Nice to see a discussion coming up. It was about a year ago when I started playing with ADF and spring. At that time I asked myself the same question. Never really got to an answer. Today it becomes more complicated since adf now has JHeadstart and Spring has, well a lot. I happen to have a little experience in projects with both frameworks as well. I think using the right tools and having some experience, spring can be very productive as well. Creating something new with JHeadstart turns out to be a little complicated when creating something different than the usual CRUD application. But JHeadstart has evolved since then as jspring has. I am very curious about exprience of other developers with both frameworks. Looking forward to your dicussion that is coming up 🙂
Nice to see a discussion coming up. It was about a year ago when I started playing with ADF and spring. At that time I asked myself the same question. Never really got to an answer. Today it becomes more complicated since adf now has JHeadstart and Spring has, well a lot. I happen to have a little experience in projects with both frameworks as well. I think using the right tools and having some experience, spring can be very productive as well. Creating something new with JHeadstart turns out to be a little complicated when creating something different than the usual CRUD application. But JHeadstart has evolved since then as jspring has. I am very curious about exprience of other developers with both frameworks. Looking forward to your dicussion that is coming up 🙂
Hi Andrej,
It is all good stuff I think. However, what is your idea about the fact that ADF Binding Framework so clearly favors ADF BC over POJO? Have you got any idea whether it would be viable to extend the POJO BindingAdapters to achieve similar support as currently exists for ADF BC? Is having a POJO-only Service Layer (no ViewRowImpl, no ApplicationModule etc.) valuable? And is it valuable enough to give up the ADF BC benefits currently in ADF (and in the IDE)?

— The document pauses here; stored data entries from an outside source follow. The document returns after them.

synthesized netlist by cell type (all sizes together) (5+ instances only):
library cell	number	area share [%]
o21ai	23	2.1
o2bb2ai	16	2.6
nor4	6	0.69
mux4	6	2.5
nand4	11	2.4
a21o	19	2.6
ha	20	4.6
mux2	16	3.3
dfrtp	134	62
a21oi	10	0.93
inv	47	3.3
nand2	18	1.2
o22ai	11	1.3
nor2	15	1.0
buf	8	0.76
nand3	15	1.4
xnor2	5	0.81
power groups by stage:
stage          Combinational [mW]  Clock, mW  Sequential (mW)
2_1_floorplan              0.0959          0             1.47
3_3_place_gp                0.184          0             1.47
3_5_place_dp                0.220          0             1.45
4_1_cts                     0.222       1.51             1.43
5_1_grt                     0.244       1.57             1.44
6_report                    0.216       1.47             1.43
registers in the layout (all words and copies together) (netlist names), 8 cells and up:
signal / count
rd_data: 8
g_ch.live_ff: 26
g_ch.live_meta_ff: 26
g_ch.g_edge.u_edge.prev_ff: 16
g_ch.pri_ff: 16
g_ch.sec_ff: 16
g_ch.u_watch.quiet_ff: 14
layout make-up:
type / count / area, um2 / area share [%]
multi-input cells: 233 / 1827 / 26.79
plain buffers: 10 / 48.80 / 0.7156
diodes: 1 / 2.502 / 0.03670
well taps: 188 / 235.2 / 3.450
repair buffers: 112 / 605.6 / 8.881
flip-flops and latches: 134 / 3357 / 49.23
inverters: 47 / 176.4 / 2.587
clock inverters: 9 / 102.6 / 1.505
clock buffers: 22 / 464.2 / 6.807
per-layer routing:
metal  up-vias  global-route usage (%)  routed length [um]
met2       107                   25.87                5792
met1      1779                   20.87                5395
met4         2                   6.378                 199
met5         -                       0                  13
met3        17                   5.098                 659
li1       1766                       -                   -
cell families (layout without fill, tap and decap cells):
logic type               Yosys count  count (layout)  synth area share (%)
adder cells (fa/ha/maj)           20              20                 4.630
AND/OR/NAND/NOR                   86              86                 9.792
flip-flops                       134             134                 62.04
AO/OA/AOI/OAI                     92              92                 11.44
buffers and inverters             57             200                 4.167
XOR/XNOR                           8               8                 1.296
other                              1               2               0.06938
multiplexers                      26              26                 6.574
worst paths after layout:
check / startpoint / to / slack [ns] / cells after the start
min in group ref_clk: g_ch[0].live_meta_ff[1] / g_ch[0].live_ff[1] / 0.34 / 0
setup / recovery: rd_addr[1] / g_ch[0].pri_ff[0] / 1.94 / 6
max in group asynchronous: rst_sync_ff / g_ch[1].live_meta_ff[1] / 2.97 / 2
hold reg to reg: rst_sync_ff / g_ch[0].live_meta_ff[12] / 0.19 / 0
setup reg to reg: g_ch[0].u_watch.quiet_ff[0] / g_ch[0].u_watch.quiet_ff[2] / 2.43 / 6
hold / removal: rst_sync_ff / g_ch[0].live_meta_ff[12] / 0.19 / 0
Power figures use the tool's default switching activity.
$ cat src/lane_flags_defines.svh
// Constants of the lane status byte bank: offsets, bit positions, resets.
// Assumes inclusion by bare name from the package and the design file.
`ifndef LANE_FLAGS_DEFINES_SVH
`define LANE_FLAGS_DEFINES_SVH
`define LANE0_FLAGS_ADDR 12'h4b0
`define LANE1_FLAGS_ADDR 12'h4b1
`define LANE2_FLAGS_ADDR 12'h4b2
`define BIT_BAD_DISPARITY 7
`define BIT_NOT_IN_TABLE 6
`define BIT_UNEXPECTED_CONTROL 5
`define BIT_DESKEW_OK 4
`define BIT_LANE_ALIGN_OK 3
`define BIT_CONFIG_SUM_OK 2
`define BIT_FRAME_ALIGN_OK 1
`define BIT_CODE_GROUP_LOCK 0
`define FLAGS_RESET 8'h00
`define COUNT_RESET 8'h00
`define COUNT_MAX 8'hff
`define UNMAPPED_READ 8'h00
`endif

$ cat src/lane_flags_pkg.sv
// Types shared by the lane status byte bank.
// Assumes the defines header sits in the include path.
`include "lane_flags_defines.svh"
package lane_flags_pkg;
  typedef logic [7:0] flag_byte_type;
  typedef logic [7:0] error_count_type;
  typedef logic [11:0] reg_addr_type;
endpackage
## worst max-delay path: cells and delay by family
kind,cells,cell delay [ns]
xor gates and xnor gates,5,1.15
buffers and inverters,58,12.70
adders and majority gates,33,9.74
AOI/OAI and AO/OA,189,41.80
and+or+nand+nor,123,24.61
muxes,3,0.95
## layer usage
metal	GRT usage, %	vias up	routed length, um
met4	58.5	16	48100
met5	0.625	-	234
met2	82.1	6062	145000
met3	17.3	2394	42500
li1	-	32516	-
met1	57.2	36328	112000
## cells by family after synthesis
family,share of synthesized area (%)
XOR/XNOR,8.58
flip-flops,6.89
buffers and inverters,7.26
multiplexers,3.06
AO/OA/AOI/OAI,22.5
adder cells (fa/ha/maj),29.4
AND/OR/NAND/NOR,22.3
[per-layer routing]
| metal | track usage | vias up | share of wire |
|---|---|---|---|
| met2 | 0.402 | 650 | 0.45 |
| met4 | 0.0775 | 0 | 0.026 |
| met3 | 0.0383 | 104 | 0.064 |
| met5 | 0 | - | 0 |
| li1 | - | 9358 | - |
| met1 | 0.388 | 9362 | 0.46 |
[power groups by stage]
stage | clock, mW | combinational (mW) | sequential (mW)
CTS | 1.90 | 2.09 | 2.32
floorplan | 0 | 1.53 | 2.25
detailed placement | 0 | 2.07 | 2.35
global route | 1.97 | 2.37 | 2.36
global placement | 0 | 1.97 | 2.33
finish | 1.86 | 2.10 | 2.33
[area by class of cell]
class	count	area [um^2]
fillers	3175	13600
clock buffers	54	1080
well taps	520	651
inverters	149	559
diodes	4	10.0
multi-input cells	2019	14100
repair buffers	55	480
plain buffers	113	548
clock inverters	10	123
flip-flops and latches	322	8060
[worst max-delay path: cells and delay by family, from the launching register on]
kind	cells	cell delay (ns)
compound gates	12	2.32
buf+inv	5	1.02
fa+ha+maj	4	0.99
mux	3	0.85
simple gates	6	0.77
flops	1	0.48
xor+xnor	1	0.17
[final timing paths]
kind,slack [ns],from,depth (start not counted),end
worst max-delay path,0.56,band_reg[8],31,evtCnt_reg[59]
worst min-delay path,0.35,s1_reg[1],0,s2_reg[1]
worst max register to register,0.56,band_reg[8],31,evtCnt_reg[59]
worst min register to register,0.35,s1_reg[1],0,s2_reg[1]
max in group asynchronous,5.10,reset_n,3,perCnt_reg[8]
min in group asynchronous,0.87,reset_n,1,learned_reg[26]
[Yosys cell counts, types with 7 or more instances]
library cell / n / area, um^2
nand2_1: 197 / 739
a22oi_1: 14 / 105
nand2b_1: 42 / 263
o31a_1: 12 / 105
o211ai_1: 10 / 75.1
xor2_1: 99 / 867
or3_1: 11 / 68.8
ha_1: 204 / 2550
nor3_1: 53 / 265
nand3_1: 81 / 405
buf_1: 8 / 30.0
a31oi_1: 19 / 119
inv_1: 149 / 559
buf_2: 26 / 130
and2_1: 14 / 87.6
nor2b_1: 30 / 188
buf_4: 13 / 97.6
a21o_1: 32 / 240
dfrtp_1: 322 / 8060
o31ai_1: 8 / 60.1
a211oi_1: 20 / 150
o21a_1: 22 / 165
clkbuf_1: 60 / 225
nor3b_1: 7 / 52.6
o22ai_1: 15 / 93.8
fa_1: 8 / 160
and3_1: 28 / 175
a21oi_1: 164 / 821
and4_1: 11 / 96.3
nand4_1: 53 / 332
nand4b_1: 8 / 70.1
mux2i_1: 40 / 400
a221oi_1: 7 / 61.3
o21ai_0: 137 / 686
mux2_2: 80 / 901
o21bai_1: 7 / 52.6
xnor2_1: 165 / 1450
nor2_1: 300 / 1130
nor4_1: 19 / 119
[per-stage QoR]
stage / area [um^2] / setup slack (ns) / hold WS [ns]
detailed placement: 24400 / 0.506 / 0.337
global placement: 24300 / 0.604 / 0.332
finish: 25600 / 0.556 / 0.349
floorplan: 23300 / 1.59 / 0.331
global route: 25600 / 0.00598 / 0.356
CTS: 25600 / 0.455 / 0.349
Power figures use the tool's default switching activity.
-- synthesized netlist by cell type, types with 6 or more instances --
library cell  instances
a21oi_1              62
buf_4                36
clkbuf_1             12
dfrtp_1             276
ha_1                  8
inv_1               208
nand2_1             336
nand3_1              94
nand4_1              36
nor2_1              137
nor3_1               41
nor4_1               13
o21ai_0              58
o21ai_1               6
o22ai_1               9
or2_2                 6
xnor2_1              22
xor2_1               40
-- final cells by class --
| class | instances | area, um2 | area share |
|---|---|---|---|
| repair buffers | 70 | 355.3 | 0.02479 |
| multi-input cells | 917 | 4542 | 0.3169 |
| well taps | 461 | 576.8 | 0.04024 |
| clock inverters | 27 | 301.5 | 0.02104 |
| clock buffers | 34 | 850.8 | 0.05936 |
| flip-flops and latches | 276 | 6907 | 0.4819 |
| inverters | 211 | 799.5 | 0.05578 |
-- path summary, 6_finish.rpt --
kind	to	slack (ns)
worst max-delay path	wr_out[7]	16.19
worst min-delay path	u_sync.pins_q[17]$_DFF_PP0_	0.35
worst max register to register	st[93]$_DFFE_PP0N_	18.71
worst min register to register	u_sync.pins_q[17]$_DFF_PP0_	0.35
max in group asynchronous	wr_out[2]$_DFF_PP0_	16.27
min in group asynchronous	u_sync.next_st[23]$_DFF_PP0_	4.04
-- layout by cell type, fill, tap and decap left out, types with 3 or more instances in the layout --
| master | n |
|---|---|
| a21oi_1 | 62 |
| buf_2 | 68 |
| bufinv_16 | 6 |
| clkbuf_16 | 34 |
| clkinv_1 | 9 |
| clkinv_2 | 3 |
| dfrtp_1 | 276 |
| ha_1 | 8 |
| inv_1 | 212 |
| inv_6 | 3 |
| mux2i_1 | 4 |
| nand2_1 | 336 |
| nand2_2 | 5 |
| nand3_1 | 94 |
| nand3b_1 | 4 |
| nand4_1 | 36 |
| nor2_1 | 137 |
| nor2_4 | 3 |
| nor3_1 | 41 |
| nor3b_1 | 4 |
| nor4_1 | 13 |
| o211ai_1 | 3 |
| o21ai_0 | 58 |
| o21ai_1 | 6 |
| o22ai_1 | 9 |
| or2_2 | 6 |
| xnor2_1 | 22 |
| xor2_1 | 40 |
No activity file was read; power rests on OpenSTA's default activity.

Or should I look at other opportunities for mixing ADF and Spring? It is definitely worth brainstorming about!
Hi Lucas,
I’m currently writing a small app to learn about spring, hibernate 3, jsf and jdk1.5. So far i really like spring, and hibernate 5 with annotations is also pretty nice.
I feel that adf (bindings) and spring are trying to achieve the same goal, accessing data and services in a consistant way from the ui. Adf is doing this by adding an extra layer of functionality between the business services and the views, springs is doing this by making everything available as pojo’s. The result is that adf scares you at first by all the extra methods and classes, and spring makes everything look easy, because everything is a pojo.
Ofcourse, adf adds a lot of extra functionality, and most of the complexity is hidden by the tools and wizards in jdeveloper.
In my opinion adf was made by oracle to make programming easy for tools (it allows oracle to provide drag and drop data controls, etc.) and spring was made to make programming easy for developers.
But what actually is a POJO, a JavaBean and a domain object? Althought they have different, but overlapping, ‘definitions’, people tend to be not very precise in using the terms and mix them. Spring is all about beans, but in its description it clearly refers to POJO’s. How OO are javabeans and is a MyOwnViewRowImpl less OO then a Javabean or a jdbc.Rowset. But OO is not only about POJO’s, but, among others, also about inheritance and abstraction (with interfaces). This is extensively used in the Spring Framework and, as I recall, also in ADF BC. So it will always be a trade-off between pure OO and a less OO but more pragmatic approach.
I share yourt concerns about implementation code in services objects (and often also on other places especially on integration ‘points’). Spring is in my experience the first framework that seems to be able (as far as I (as a spring novice) can see) to make implementation agnostic code and is (almost) non-intrusive. It is really an advantage and offers great flexibility but often a factory (or another pattern) that provide different implementations (maybe based on a property) does the job as well and also result in much less xml files. But in both cases, it is essential to code against interfaces.